» **Task description**: Set out exactly, line by line, the stretch of data below that begins at the line containing "package btc_pkg;" and ends at the line containing "BTC sample channel", with both ends kept.

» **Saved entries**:
____

--- src/btc_one_bit_audio_encoder_assert.svh ---
// ----------------------------------------------------------------------------
// BTC encoder assertion macros
// Concurrent check macros. They expand to nothing when SYNTHESIS is defined.
// ----------------------------------------------------------------------------
`ifndef BTC_ONE_BIT_AUDIO_ENCODER_ASSERT_SVH
`define BTC_ONE_BIT_AUDIO_ENCODER_ASSERT_SVH

`ifndef SYNTHESIS
// antecedent holds in the same cycle as the consequent
`define BTC_ASSERT_SAME(label, clk, rst, ante, cons, msg) \
  label: assert property (@(posedge clk) disable iff (rst) (ante) |-> (cons)) \
    else $error(msg);
// consequent holds in the cycle after the antecedent
`define BTC_ASSERT_NEXT(label, clk, rst, ante, cons, msg) \
  label: assert property (@(posedge clk) disable iff (rst) (ante) |=> (cons)) \
    else $error(msg);
`else
`define BTC_ASSERT_SAME(label, clk, rst, ante, cons, msg)
`define BTC_ASSERT_NEXT(label, clk, rst, ante, cons, msg)
`endif

`endif

--- src/btc_pkg.sv ---
// ----------------------------------------------------------------------------
// BTC encoder package
// Widths, constants, register indexes and shared types of the encoder.
// ----------------------------------------------------------------------------
`timescale 1ns / 1ps
`default_nettype none

package btc_pkg;

  localparam int SAMPLE_W = 16;
  localparam int BYTE_W   = 8;
  localparam int VOLT_W   = 16;   // holds 0..32768
  localparam int TGT_W    = 17;   // signed target
  localparam int AIM_W    = 18;   // signed aim (midpoint or target)
  localparam int DIFF_W   = 19;   // signed step-to-aim distance
  localparam int SHIFT_W  = 4;
  localparam int IDX_W    = 2;
  localparam int CFG_W    = 8;

  localparam logic [VOLT_W:0]    V_FULL     = 17'd32768;
  localparam logic [VOLT_W-1:0]  V_RESET    = 16'd8192;
  localparam logic [TGT_W-1:0]   TGT_OFFSET = 17'd8192;
  localparam logic [BYTE_W-1:0]  FILL_UP    = 8'h55;
  localparam logic [BYTE_W-1:0]  FILL_DOWN  = 8'hAA;

  // register indexes
  localparam logic [IDX_W-1:0] REG_STEP_SHIFT   = 2'd0;
  localparam logic [IDX_W-1:0] REG_SAMPLE_SHIFT = 2'd1;
  localparam logic [IDX_W-1:0] REG_OUT_MASK     = 2'd2;

  localparam logic [SHIFT_W-1:0] STEP_SHIFT_RST   = 4'd9;
  localparam logic [SHIFT_W-1:0] SAMPLE_SHIFT_RST = 4'd3;
  localparam logic [BYTE_W-1:0]  OUT_MASK_RST     = 8'hFF;

  typedef struct packed {
    logic [SHIFT_W-1:0] step_shift;
    logic [SHIFT_W-1:0] sample_shift;
    logic [BYTE_W-1:0]  out_mask;
  } cfg_t;

  // controller to datapath
  typedef struct packed {
    logic load_sample;  // capture sample, form target and midpoint
    logic step;         // decide one output bit
    logic first_bit;    // step is bit 0 of a byte
    logic even_bit;     // step is at an even bit position
    logic sel_target;   // aim at the target (second byte)
    logic out_load;     // move finished bytes into the output register
  } cmd_t;

endpackage

`default_nettype wire

--- src/btc_sample_if.sv ---
// ----------------------------------------------------------------------------
// BTC sample channel
// Valid/ready channel carrying one signed PCM sample per item.
// ----------------------------------------------------------------------------
`timescale 1ns / 1ps
`default_nettype none

interface btc_sample_if;
  import btc_pkg::*;

  logic                       valid;
  logic                       ready;
  logic signed [SAMPLE_W-1:0] sample;

  modport source (output valid, output sample, input ready);
  modport sink   (input valid, input sample, output ready);
endinterface

`default_nettype wire

--- src/btc_result_if.sv ---
// ----------------------------------------------------------------------------
// BTC result channel
// Valid/ready channel carrying the two pulse bytes of one sample.
// ----------------------------------------------------------------------------
`timescale 1ns / 1ps
`default_nettype none

interface btc_result_if;
  import btc_pkg::*;

  logic              valid;
  logic              ready;
  logic [BYTE_W-1:0] first_byte;
  logic [BYTE_W-1:0] second_byte;

  modport source (output valid, output first_byte, output second_byte, input ready);
  modport sink   (input valid, input first_byte, input second_byte, output ready);
endinterface

`default_nettype wire

--- src/btc_one_bit_audio_encoder.sv ---
// ----------------------------------------------------------------------------
// One-bit BTC audio encoder
// Turns each PCM sample into two bytes of 1-bit RC-filter pulses.
// ----------------------------------------------------------------------------
//   channel    dir  payload                      handshake
//   sample_ch  in   sample (s16)                 valid/ready
//   result_ch  out  first_byte, second_byte (u8) valid/ready
//   cfg        in   cfg_index, cfg_data          cfg_wr_en, no wait
//
// Each item runs through accept, 16 bit decisions (one per cycle through
// the single step/compare unit) and the output register load.
// A finished result waits in the output register; the next sample is taken
// meanwhile and only the final load waits for the register to empty.
// Reset: voltage 8192, step_shift 9, sample_shift 3, out_mask 0xFF.
// ----------------------------------------------------------------------------
`timescale 1ns / 1ps
`default_nettype none
`include "btc_one_bit_audio_encoder_assert.svh"

module btc_one_bit_audio_encoder (
  input  wire logic                        clk,
  input  wire logic                        rst,
  btc_sample_if.sink                       sample_ch,
  btc_result_if.source                     result_ch,
  input  wire logic                        cfg_wr_en,
  input  wire logic [btc_pkg::IDX_W-1:0]   cfg_index,
  input  wire logic [btc_pkg::CFG_W-1:0]   cfg_data
);
  import btc_pkg::*;

  cfg_t cfg;
  cmd_t cmd;

  // configuration registers
  always_ff @(posedge clk) begin
    if (rst) begin
      cfg.step_shift   <= STEP_SHIFT_RST;
      cfg.sample_shift <= SAMPLE_SHIFT_RST;
      cfg.out_mask     <= OUT_MASK_RST;
    end else if (cfg_wr_en) begin
      case (cfg_index)
        REG_STEP_SHIFT:   cfg.step_shift   <= cfg_data[SHIFT_W-1:0];
        REG_SAMPLE_SHIFT: cfg.sample_shift <= cfg_data[SHIFT_W-1:0];
        REG_OUT_MASK:     cfg.out_mask     <= cfg_data[BYTE_W-1:0];
        default: ;
      endcase
    end
  end

  btc_ctrl u_ctrl (
    .clk       (clk),
    .rst       (rst),
    .in_valid  (sample_ch.valid),
    .in_ready  (sample_ch.ready),
    .out_valid (result_ch.valid),
    .out_ready (result_ch.ready),
    .cmd       (cmd)
  );

  btc_datapath u_datapath (
    .clk         (clk),
    .rst         (rst),
    .cfg         (cfg),
    .cmd         (cmd),
    .sample      (sample_ch.sample),
    .first_byte  (result_ch.first_byte),
    .second_byte (result_ch.second_byte)
  );

  // checks
  `BTC_ASSERT_NEXT(a_busy_after_accept, clk, rst, sample_ch.valid && sample_ch.ready, !sample_ch.ready, "ready after accept")
  `BTC_ASSERT_NEXT(a_load_gives_valid, clk, rst, cmd.out_load, result_ch.valid, "no valid after load")
  `BTC_ASSERT_SAME(a_no_step_when_idle, clk, rst, sample_ch.ready, !cmd.step && !cmd.out_load, "step while idle")

endmodule

`default_nettype wire

--- src/btc_ctrl.sv ---
// ----------------------------------------------------------------------------
// BTC encoder controller
// Sequences one item: accept, sixteen bit decisions, hand-off to output.
// ----------------------------------------------------------------------------
`timescale 1ns / 1ps
`default_nettype none

module btc_ctrl (
  input  wire logic          clk,
  input  wire logic          rst,
  input  wire logic          in_valid,
  output logic               in_ready,
  output logic               out_valid,
  input  wire logic          out_ready,
  output btc_pkg::cmd_t      cmd
);
  import btc_pkg::*;

  typedef enum logic [2:0] {
    S_IDLE,
    S_BYTE1,
    S_BYTE2,
    S_PUT
  } state_t;

  state_t     state;
  logic [2:0] pos;
  logic       out_free;

  assign out_free = !out_valid || out_ready;
  assign in_ready = (state == S_IDLE);

  // command decode
  always_comb begin
    cmd             = '0;
    cmd.load_sample = (state == S_IDLE) && in_valid;
    cmd.step        = (state == S_BYTE1) || (state == S_BYTE2);
    cmd.first_bit   = (pos == 3'd0);
    cmd.even_bit    = !pos[0];
    cmd.sel_target  = (state == S_BYTE2);
    cmd.out_load    = (state == S_PUT) && out_free;
  end

  // state, bit counter and output valid
  always_ff @(posedge clk) begin
    if (rst) begin
      state     <= S_IDLE;
      pos       <= 3'd0;
      out_valid <= 1'b0;
    end else begin
      case (state)
        S_IDLE: begin
          pos <= 3'd0;
          if (in_valid) state <= S_BYTE1;
        end
        S_BYTE1: begin
          pos <= pos + 3'd1;
          if (pos == 3'd7) state <= S_BYTE2;
        end
        S_BYTE2: begin
          pos <= pos + 3'd1;
          if (pos == 3'd7) state <= S_PUT;
        end
        S_PUT: begin
          if (out_free) state <= S_IDLE;
        end
        default: state <= S_IDLE;
      endcase
      // valid set on load, cleared once the item is taken
      if (cmd.out_load) out_valid <= 1'b1;
      else if (out_ready) out_valid <= 1'b0;
    end
  end

endmodule

`default_nettype wire

--- src/btc_datapath.sv ---
// ----------------------------------------------------------------------------
// BTC encoder datapath
// RC voltage model, aim registers, bit decision and output register.
// ----------------------------------------------------------------------------
`timescale 1ns / 1ps
`default_nettype none

module btc_datapath (
  input  wire logic                          clk,
  input  wire logic                          rst,
  input  wire btc_pkg::cfg_t                 cfg,
  input  wire btc_pkg::cmd_t                 cmd,
  input  wire logic signed [btc_pkg::SAMPLE_W-1:0] sample,
  output logic [btc_pkg::BYTE_W-1:0]         first_byte,
  output logic [btc_pkg::BYTE_W-1:0]         second_byte
);
  import btc_pkg::*;

  logic [VOLT_W-1:0]        volt;
  logic                     hold;
  logic                     fill;
  logic signed [TGT_W-1:0]  tgt;
  logic signed [AIM_W-1:0]  mid;
  logic [2*BYTE_W-1:0]      acc;

  logic signed [SAMPLE_W-1:0] shifted;
  logic signed [TGT_W-1:0]    tgt_next;
  logic signed [AIM_W-1:0]    sum;
  logic signed [AIM_W-1:0]    mid_next;

  logic signed [AIM_W-1:0]  aim;
  logic [VOLT_W:0]          rise;
  logic [VOLT_W:0]          up_w;
  logic [VOLT_W-1:0]        up;
  logic [VOLT_W-1:0]        down;
  logic signed [DIFF_W-1:0] du;
  logic signed [DIFF_W-1:0] dd;
  logic [DIFF_W-1:0]        mag_u;
  logic [DIFF_W-1:0]        mag_d;
  logic                     closer_up;
  logic                     between;
  logic                     holding;
  logic                     bit_out;

  // target and midpoint from the new sample (midpoint truncates toward zero)
  always_comb begin
    shifted  = sample >>> cfg.sample_shift;
    tgt_next = {shifted[SAMPLE_W-1], shifted} + $signed(TGT_OFFSET);
    sum      = $signed({2'b00, volt}) + {tgt_next[TGT_W-1], tgt_next};
    mid_next = (sum >>> 1) + $signed({{(AIM_W-1){1'b0}}, sum[AIM_W-1] & sum[0]});
  end

  // up/down steps and their distance to the aim
  always_comb begin
    aim       = cmd.sel_target ? {tgt[TGT_W-1], tgt} : mid;
    rise      = (V_FULL - {1'b0, volt}) >> cfg.step_shift;
    up_w      = {1'b0, volt} + rise;
    up        = up_w[VOLT_W-1:0];
    down      = volt - (volt >> cfg.step_shift);
    du        = $signed({3'b000, up}) - {aim[AIM_W-1], aim};
    dd        = $signed({3'b000, down}) - {aim[AIM_W-1], aim};
    mag_u     = du[DIFF_W-1] ? -du : du;
    mag_d     = dd[DIFF_W-1] ? -dd : dd;
    closer_up = mag_u < mag_d;
    between   = cmd.even_bit && !du[DIFF_W-1] && (du != '0) && dd[DIFF_W-1];
    holding   = hold && !cmd.first_bit;
    bit_out   = holding ? fill : closer_up;
  end

  // voltage and hold-pattern state
  always_ff @(posedge clk) begin
    if (rst) begin
      volt <= V_RESET;
      hold <= 1'b0;
      fill <= 1'b0;
    end else if (cmd.step) begin
      if (holding) begin
        fill <= ~fill;
      end else if (between) begin
        // 0x55 fill when up is closer, 0xAA otherwise, from the LSB upward
        hold <= 1'b1;
        fill <= closer_up ? FILL_UP[1] : FILL_DOWN[1];
      end else begin
        hold <= 1'b0;
        volt <= closer_up ? up : down;
      end
    end
  end

  // aim registers, bit accumulator and output register
  always_ff @(posedge clk) begin
    if (cmd.load_sample) begin
      tgt <= tgt_next;
      mid <= mid_next;
    end
    if (cmd.step) acc <= {acc[2*BYTE_W-2:0], bit_out};
    if (cmd.out_load) begin
      first_byte  <= acc[2*BYTE_W-1:BYTE_W] & cfg.out_mask;
      second_byte <= acc[BYTE_W-1:0] & cfg.out_mask;
    end
  end

endmodule

`default_nettype wire

--- src/flat_wrapper.sv ---
// flat-port wrapper written by rule: the top's interface ports become plain ports
module btc_one_bit_audio_encoder_flat import btc_pkg::*;
  (clk, rst, cfg_wr_en, cfg_index, cfg_data, sample_ch_valid, sample_ch_sample, sample_ch_ready, result_ch_valid, result_ch_first_byte, result_ch_second_byte, result_ch_ready);
  btc_sample_if sample_ch_i ();
  btc_result_if result_ch_i ();
  input  wire logic clk;
  input  wire logic rst;
  input  wire logic cfg_wr_en;
  input  wire logic [btc_pkg::IDX_W-1:0] cfg_index;
  input  wire logic [btc_pkg::CFG_W-1:0] cfg_data;
  input wire logic [$bits(sample_ch_i.valid)-1:0] sample_ch_valid;
  input wire logic [$bits(sample_ch_i.sample)-1:0] sample_ch_sample;
  output wire logic [$bits(sample_ch_i.ready)-1:0] sample_ch_ready;
  output wire logic [$bits(result_ch_i.valid)-1:0] result_ch_valid;
  output wire logic [$bits(result_ch_i.first_byte)-1:0] result_ch_first_byte;
  output wire logic [$bits(result_ch_i.second_byte)-1:0] result_ch_second_byte;
  input wire logic [$bits(result_ch_i.ready)-1:0] result_ch_ready;
  assign sample_ch_i.valid = sample_ch_valid;
  assign sample_ch_i.sample = sample_ch_sample;
  assign sample_ch_ready = sample_ch_i.ready;
  assign result_ch_valid = result_ch_i.valid;
  assign result_ch_first_byte = result_ch_i.first_byte;
  assign result_ch_second_byte = result_ch_i.second_byte;
  assign result_ch_i.ready = result_ch_ready;
  btc_one_bit_audio_encoder u_core (.clk(clk), .rst(rst), .sample_ch(sample_ch_i), .result_ch(result_ch_i), .cfg_wr_en(cfg_wr_en), .cfg_index(cfg_index), .cfg_data(cfg_data));
endmodule
--- config.mk ---
export PLATFORM = sky130hd
export DESIGN_NAME = btc_one_bit_audio_encoder_flat
export DESIGN_NICKNAME = d
export VERILOG_FILES = /design/src/btc_pkg.sv /design/src/btc_sample_if.sv /design/src/btc_result_if.sv /design/src/btc_one_bit_audio_encoder.sv /design/src/btc_ctrl.sv /design/src/btc_datapath.sv /design/src/flat_wrapper.sv
export VERILOG_INCLUDE_DIRS = /design/src /design/src/src
export SDC_FILE = /design/constraint.sdc
export NUM_CORES = 1
export LEC_CHECK = 0
export CAP_MARGIN = 25
export CORE_AREA = 10 10 197 199
export DETAILED_ROUTE_END_ITERATION = 7
export DIE_AREA = 0 0 207 209
export DONT_BUFFER_PORTS = 1
export GPL_TIMING_DRIVEN = 0
export PLACE_DENSITY = 0.45
export REMOVE_ABC_BUFFERS = 1
export SYNTH_ARGS = -nofsm -noshare
export SYNTH_HDL_FRONTEND = slang
export SYNTH_HIERARCHICAL = 1
export SYNTH_SLANG_ARGS = --single-unit
export TNS_END_PERCENT = 50
--- constraint.sdc ---
create_clock -name clk -period 23 [get_ports clk]
set_input_delay 0 -clock clk [delete_from_list [all_inputs] [get_ports clk]]
set_output_delay 0 -clock clk [all_outputs]
set_load 0.1 [all_outputs]
==> run_results.csv <==
group,metric,value,unit
global_route,grt_overflow_total,0,
critical_path,crit-reg2reg-launch,"u_core/u_datapath/volt[1]",
clock_network,worst_setup_hold_path_clk_slew,0.09,ns
critical_path,slowest_stage,"sky130_fd_sc_hd__a31oi_4",
clock_network,clk-insertion-delay-late,0.37,ns
routing,dr_total_vias,10500,
timing,worst_slew_pin_slew,1.09,ns
placed_design,place_hpwl,28300,um
logic_synthesis,synth_enable_flop_cells,67,
floorplan,die_h,209,um
cells_and_area,post_route_cells_drive_above_1_share,7.26,%
min_path,timing.hold.worst.class,"in -> reg",
placed_design,io_buffer_count,0,
logic_synthesis,postSynthCellCount,1439,
critical_path,crit_path_start_kind,"flop",
floorplan,fp.dieArea,0.0433,mm^2
floorplan,initial_utilization,34.2,%
logic_synthesis,ys_seq_elements,107,
timing,layout_worst_path_cycle_share,51.0,%
routing,drtAntennaViolNets,0,
floorplan,design.core.area,0.0351,mm^2
timing,fmax,85.3,MHz
placed_design,gp_congestion,0.847,
critical_path,crit_required,23.26,ns
global_route,groute.usage.overall,16.6,%
critical_path,worstSetupPathDepth,40,
logic_synthesis,syn-cell-area,0.0120,mm^2
floorplan,core.rowCount,69,
timing,final.setup.tns,0,ns
critical_path,cp_slowest_stage_delay,0.81,ns
routing,firstDrtPassIters,5,
global_route,antenna_found_initial,0,
clock_network,cts_tree,"built",
global_route,grt_pass1_vias,10100,
critical_path,cp_top_family,"compound AO/OA/AOI/OAI gates",
critical_path,ff2ff_path_depth,40,
cells_and_area,final_area,0.0130,mm^2
critical_path,worst_setup_path_startpoint,"u_core/u_datapath/volt[1]",
logic_synthesis,yosysWarnings,6,
cells_and_area,area_growth,8.32,%
critical_path,kind_of_end_point_of_the_critical_path,"flop",
critical_path,timing.critical_path.fanout_max,23,
routing,routed_wire_length_per_instance,19.6,um
routing,post-route-drc-count,0,
critical_path,critical_path_buffer_and_inverter_count,4,
placed_design,dpl-instance-area,0.0125,mm^2
logic_synthesis,ys.flop_type,"sky130_fd_sc_hd__edfxtp_1",
logic_synthesis,yosysUniqueCellTypes,94,
logic_synthesis,async_reset_ff_share,0,%
timing,relSlewSlack,27.2,%
global_route,largest_net_degree_at_the_start_of_global_routing,53,
clock_network,cts.repair.resized,0,
global_route,grt_pass1_wl,58100,um
clock_network,numCtsBuffers,9,
critical_path,crit_path_arrival_time,11.98,ns
timing,setup_viol,0,
timing,rsz_0062_raised_after_global_routing,"false",
logic_synthesis,syn-mean-instance-area,8.34,um^2
flow_run,timing.max_cap.violations,0,
status,result_of_the_run,"finished clean",
timing,min_period,11.72,ns
clock_network,root_buffer_master,"sky130_fd_sc_hd__clkbuf_16",
routing,postRouteWirelength,36900,um
cells_and_area,nets,1556,
timing,hold_violations,0,
floorplan,die_width,207,um
critical_path,worstSetupPathType,"reg -> reg",
clock_network,number_of_buffers_on_the_longest_clock_path,2,
clock_network,clock-sinks,107,
logic_synthesis,synth_sequential_area_ratio,23.4,%
timing,final.setup_skew,0.0132,ns
routing,detail_route.iter0.violations,713,
critical_path,regToRegEndpoint,"u_core/u_datapath/volt[9]",
routing,detail_route.vias_per_cell,5.56,
clock_network,h-tree-depth,3,
critical_path,reg2reg_slack,11.28,ns
critical_path,cp-endpoint,"u_core/u_datapath/volt[9]",
timing,final-max-slew-violation-count,0,
floorplan,ios,49,
## registers in the layout (all words and copies together), names as in the netlist
signal	cells
u_core/u_datapath/volt	16
u_core/u_datapath/mid	18
u_core/u_datapath/first_byte	8
u_core/u_datapath/fill	1
u_core/u_datapath/hold	1
u_core/u_datapath/tgt	17
u_core/u_ctrl/state	2
u_core/u_ctrl/pos	3
u_core/u_ctrl/out_valid	1
u_core/cfg	16
u_core/u_datapath/second_byte	8
u_core/u_datapath/acc	16
## timing repair
action,4_1_cts,5_1_grt
buffers inserted,0,0
hold buffers,16,0
endpoints found under the hold margin,42,0
## synth_stat cells, types with 4 or more instances
library cell	instances	area, um^2
sky130_fd_sc_hd__a2111oi_0	4	35.0
sky130_fd_sc_hd__a211o_1	5	43.8
sky130_fd_sc_hd__a211oi_1	27	203
sky130_fd_sc_hd__a211oi_2	9	113
sky130_fd_sc_hd__a21boi_0	10	75.1
sky130_fd_sc_hd__a21o_1	24	180
sky130_fd_sc_hd__a21oi_1	106	531
sky130_fd_sc_hd__a31oi_1	18	113
sky130_fd_sc_hd__and2_1	32	200
sky130_fd_sc_hd__and3_1	9	56.3
sky130_fd_sc_hd__buf_1	9	33.8
sky130_fd_sc_hd__buf_2	5	25.0
sky130_fd_sc_hd__clkbuf_1	45	169
sky130_fd_sc_hd__dfxtp_1	40	801
sky130_fd_sc_hd__edfxtp_1	67	2010
sky130_fd_sc_hd__fa_1	5	100
sky130_fd_sc_hd__ha_1	107	1340
sky130_fd_sc_hd__inv_1	58	218
sky130_fd_sc_hd__mux2_2	16	180
sky130_fd_sc_hd__mux2i_1	86	861
sky130_fd_sc_hd__mux4_2	11	248
sky130_fd_sc_hd__nand2_1	118	443
sky130_fd_sc_hd__nand2b_1	30	188
sky130_fd_sc_hd__nand3_1	33	165
sky130_fd_sc_hd__nand4_1	6	37.5
sky130_fd_sc_hd__nor2_1	151	567
sky130_fd_sc_hd__nor2b_1	27	169
sky130_fd_sc_hd__nor3_1	36	180
sky130_fd_sc_hd__nor3b_1	7	52.6
sky130_fd_sc_hd__nor4_1	7	43.8
sky130_fd_sc_hd__o2111ai_1	4	35.0
sky130_fd_sc_hd__o211ai_1	7	52.6
sky130_fd_sc_hd__o21a_1	15	113
sky130_fd_sc_hd__o21ai_0	74	370
sky130_fd_sc_hd__o21ai_1	5	25.0
sky130_fd_sc_hd__o21bai_1	5	37.5
sky130_fd_sc_hd__o22ai_1	11	68.8
sky130_fd_sc_hd__o31ai_1	6	45.0
sky130_fd_sc_hd__or2_2	9	56.3
sky130_fd_sc_hd__or3_1	8	50.1
sky130_fd_sc_hd__xnor2_1	66	578
sky130_fd_sc_hd__xor2_1	39	342
## per-stage QoR
stage	worst slack, ns	cells	hold slack (ns)	util (%)
2_1_floorplan	13.30	1377	0.0646	-
3_3_place_gp	10.06	1838	0.0861	35.1
3_5_place_dp	11.85	1847	0.0876	35.7
4_1_cts	11.42	1879	0.00812	37.1
5_1_grt	10.40	1879	0.00512	37.1
6_report	11.28	1881	0.00997	37.1
## layout make-up
cell class | count | area (um^2)
Clock inverter | 6 | 82.6
Timing Repair Buffer | 25 | 344
Fill cell | 3676 | 22100
Inverter | 59 | 221
Sequential cell | 107 | 2820
Antenna cell | 2 | 5.00
Multi-Input combinational cell | 1211 | 8720
Tap cell | 461 | 577
Clock buffer | 10 | 229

____

» **Answer box**:
package btc_pkg;

  localparam int SAMPLE_W = 16;
  localparam int BYTE_W   = 8;
  localparam int VOLT_W   = 16;   // holds 0..32768
  localparam int TGT_W    = 17;   // signed target
  localparam int AIM_W    = 18;   // signed aim (midpoint or target)
  localparam int DIFF_W   = 19;   // signed step-to-aim distance
  localparam int SHIFT_W  = 4;
  localparam int IDX_W    = 2;
  localparam int CFG_W    = 8;

  localparam logic [VOLT_W:0]    V_FULL     = 17'd32768;
  localparam logic [VOLT_W-1:0]  V_RESET    = 16'd8192;
  localparam logic [TGT_W-1:0]   TGT_OFFSET = 17'd8192;
  localparam logic [BYTE_W-1:0]  FILL_UP    = 8'h55;
  localparam logic [BYTE_W-1:0]  FILL_DOWN  = 8'hAA;

  // register indexes
  localparam logic [IDX_W-1:0] REG_STEP_SHIFT   = 2'd0;
  localparam logic [IDX_W-1:0] REG_SAMPLE_SHIFT = 2'd1;
  localparam logic [IDX_W-1:0] REG_OUT_MASK     = 2'd2;

  localparam logic [SHIFT_W-1:0] STEP_SHIFT_RST   = 4'd9;
  localparam logic [SHIFT_W-1:0] SAMPLE_SHIFT_RST = 4'd3;
  localparam logic [BYTE_W-1:0]  OUT_MASK_RST     = 8'hFF;

  typedef struct packed {
    logic [SHIFT_W-1:0] step_shift;
    logic [SHIFT_W-1:0] sample_shift;
    logic [BYTE_W-1:0]  out_mask;
  } cfg_t;

  // controller to datapath
  typedef struct packed {
    logic load_sample;  // capture sample, form target and midpoint
    logic step;         // decide one output bit
    logic first_bit;    // step is bit 0 of a byte
    logic even_bit;     // step is at an even bit position
    logic sel_target;   // aim at the target (second byte)
    logic out_load;     // move finished bytes into the output register
  } cmd_t;

endpackage

`default_nettype wire

--- src/btc_sample_if.sv ---
// ----------------------------------------------------------------------------
// BTC sample channel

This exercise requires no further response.